## Task description
Nothing but the lines from the one containing "gr usage total: 0.334 (-0.0578)" through the one containing "maximum resistive drop", both included, should be given again, each exactly as written below.

(Collected data)
★ ★ ★ ★ ★ ★ ★

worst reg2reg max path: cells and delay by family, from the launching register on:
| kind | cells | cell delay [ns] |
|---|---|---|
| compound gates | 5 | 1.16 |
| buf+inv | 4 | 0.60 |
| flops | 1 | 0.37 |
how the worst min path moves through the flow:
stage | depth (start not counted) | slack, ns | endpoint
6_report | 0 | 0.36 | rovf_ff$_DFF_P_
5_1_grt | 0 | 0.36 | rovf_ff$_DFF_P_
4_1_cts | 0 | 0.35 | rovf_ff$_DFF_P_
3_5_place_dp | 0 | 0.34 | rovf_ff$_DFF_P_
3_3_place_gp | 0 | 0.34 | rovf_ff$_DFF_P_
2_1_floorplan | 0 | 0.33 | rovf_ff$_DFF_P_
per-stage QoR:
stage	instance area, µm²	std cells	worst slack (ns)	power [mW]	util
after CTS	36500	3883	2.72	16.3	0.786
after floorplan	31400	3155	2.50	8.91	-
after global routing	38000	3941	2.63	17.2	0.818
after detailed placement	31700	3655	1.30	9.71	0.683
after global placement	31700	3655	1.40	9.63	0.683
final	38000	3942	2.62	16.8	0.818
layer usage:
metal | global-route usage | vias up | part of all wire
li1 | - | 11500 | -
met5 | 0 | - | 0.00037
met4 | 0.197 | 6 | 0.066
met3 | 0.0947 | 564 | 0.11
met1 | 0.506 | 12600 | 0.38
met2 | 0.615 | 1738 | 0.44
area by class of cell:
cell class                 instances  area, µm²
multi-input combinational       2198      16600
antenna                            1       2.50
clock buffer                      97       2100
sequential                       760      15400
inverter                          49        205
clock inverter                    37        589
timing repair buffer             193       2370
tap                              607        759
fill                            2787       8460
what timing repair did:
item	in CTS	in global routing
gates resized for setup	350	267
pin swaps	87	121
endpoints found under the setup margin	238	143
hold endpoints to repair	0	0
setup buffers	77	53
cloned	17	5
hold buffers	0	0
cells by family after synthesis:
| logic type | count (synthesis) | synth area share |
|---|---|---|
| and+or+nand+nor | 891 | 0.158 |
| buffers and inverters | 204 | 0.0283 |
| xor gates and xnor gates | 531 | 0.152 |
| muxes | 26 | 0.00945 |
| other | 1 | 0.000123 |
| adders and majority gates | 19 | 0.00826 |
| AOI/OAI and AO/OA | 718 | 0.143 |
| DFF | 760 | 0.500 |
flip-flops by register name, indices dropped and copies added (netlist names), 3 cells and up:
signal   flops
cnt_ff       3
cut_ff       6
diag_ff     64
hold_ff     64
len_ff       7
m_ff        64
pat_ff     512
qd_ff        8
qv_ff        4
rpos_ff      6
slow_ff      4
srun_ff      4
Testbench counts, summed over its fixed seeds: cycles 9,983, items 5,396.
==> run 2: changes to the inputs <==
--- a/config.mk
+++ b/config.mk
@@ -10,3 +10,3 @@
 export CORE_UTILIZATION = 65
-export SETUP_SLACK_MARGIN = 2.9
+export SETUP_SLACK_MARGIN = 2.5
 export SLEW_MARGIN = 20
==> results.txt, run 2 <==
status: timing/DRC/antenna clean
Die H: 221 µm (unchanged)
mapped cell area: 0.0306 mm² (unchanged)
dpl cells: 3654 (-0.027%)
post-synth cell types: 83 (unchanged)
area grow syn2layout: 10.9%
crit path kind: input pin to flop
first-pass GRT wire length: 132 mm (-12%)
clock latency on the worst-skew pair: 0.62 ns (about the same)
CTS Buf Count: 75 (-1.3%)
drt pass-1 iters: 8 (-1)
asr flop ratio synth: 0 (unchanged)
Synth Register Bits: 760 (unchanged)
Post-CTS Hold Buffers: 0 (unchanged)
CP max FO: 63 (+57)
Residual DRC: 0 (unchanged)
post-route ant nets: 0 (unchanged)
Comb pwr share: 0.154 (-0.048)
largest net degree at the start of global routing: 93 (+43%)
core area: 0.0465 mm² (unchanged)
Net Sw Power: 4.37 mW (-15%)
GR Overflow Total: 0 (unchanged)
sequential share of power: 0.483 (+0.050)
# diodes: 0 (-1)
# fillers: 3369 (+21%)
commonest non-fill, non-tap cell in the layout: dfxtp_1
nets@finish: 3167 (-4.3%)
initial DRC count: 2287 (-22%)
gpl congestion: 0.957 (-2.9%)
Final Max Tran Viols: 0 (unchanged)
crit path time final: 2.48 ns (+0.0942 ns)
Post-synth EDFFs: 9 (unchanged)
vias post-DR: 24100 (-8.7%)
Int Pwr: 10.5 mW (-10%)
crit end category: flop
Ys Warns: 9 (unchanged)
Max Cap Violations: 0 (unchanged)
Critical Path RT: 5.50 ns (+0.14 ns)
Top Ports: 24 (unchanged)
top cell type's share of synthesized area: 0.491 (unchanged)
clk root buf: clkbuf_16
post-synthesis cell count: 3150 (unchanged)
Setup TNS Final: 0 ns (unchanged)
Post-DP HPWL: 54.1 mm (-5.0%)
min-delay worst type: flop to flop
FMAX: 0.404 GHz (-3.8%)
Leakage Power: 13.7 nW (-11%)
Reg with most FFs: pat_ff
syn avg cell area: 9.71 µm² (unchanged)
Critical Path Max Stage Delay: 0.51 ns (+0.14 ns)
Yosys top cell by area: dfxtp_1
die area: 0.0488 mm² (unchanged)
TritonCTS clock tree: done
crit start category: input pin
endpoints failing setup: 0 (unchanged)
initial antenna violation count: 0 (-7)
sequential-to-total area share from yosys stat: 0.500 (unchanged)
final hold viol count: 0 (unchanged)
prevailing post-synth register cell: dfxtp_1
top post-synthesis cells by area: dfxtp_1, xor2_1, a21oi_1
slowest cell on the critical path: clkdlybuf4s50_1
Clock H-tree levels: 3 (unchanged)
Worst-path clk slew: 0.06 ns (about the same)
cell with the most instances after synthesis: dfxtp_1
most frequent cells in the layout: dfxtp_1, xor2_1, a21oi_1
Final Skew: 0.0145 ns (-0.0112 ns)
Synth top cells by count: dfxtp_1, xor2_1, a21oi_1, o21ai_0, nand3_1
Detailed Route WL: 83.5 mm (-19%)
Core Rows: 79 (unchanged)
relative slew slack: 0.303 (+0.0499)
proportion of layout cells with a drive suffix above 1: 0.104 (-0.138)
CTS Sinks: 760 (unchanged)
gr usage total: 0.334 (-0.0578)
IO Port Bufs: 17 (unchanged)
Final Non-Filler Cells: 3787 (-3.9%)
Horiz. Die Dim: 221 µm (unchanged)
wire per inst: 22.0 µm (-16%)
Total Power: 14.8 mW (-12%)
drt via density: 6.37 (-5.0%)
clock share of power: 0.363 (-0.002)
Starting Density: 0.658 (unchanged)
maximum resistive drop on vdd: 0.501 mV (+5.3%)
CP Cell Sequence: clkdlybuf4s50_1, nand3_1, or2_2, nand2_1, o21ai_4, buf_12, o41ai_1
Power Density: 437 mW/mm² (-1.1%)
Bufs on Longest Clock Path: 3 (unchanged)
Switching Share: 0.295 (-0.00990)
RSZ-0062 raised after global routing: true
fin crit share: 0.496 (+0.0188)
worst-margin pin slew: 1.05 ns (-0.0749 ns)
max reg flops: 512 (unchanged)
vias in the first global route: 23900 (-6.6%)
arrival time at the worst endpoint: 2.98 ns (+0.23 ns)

★ ★ ★ ★ ★ ★ ★

## Solved exercise
gr usage total: 0.334 (-0.0578)
IO Port Bufs: 17 (unchanged)
Final Non-Filler Cells: 3787 (-3.9%)
Horiz. Die Dim: 221 µm (unchanged)
wire per inst: 22.0 µm (-16%)
Total Power: 14.8 mW (-12%)
drt via density: 6.37 (-5.0%)
clock share of power: 0.363 (-0.002)
Starting Density: 0.658 (unchanged)
maximum resistive drop on vdd: 0.501 mV (+5.3%)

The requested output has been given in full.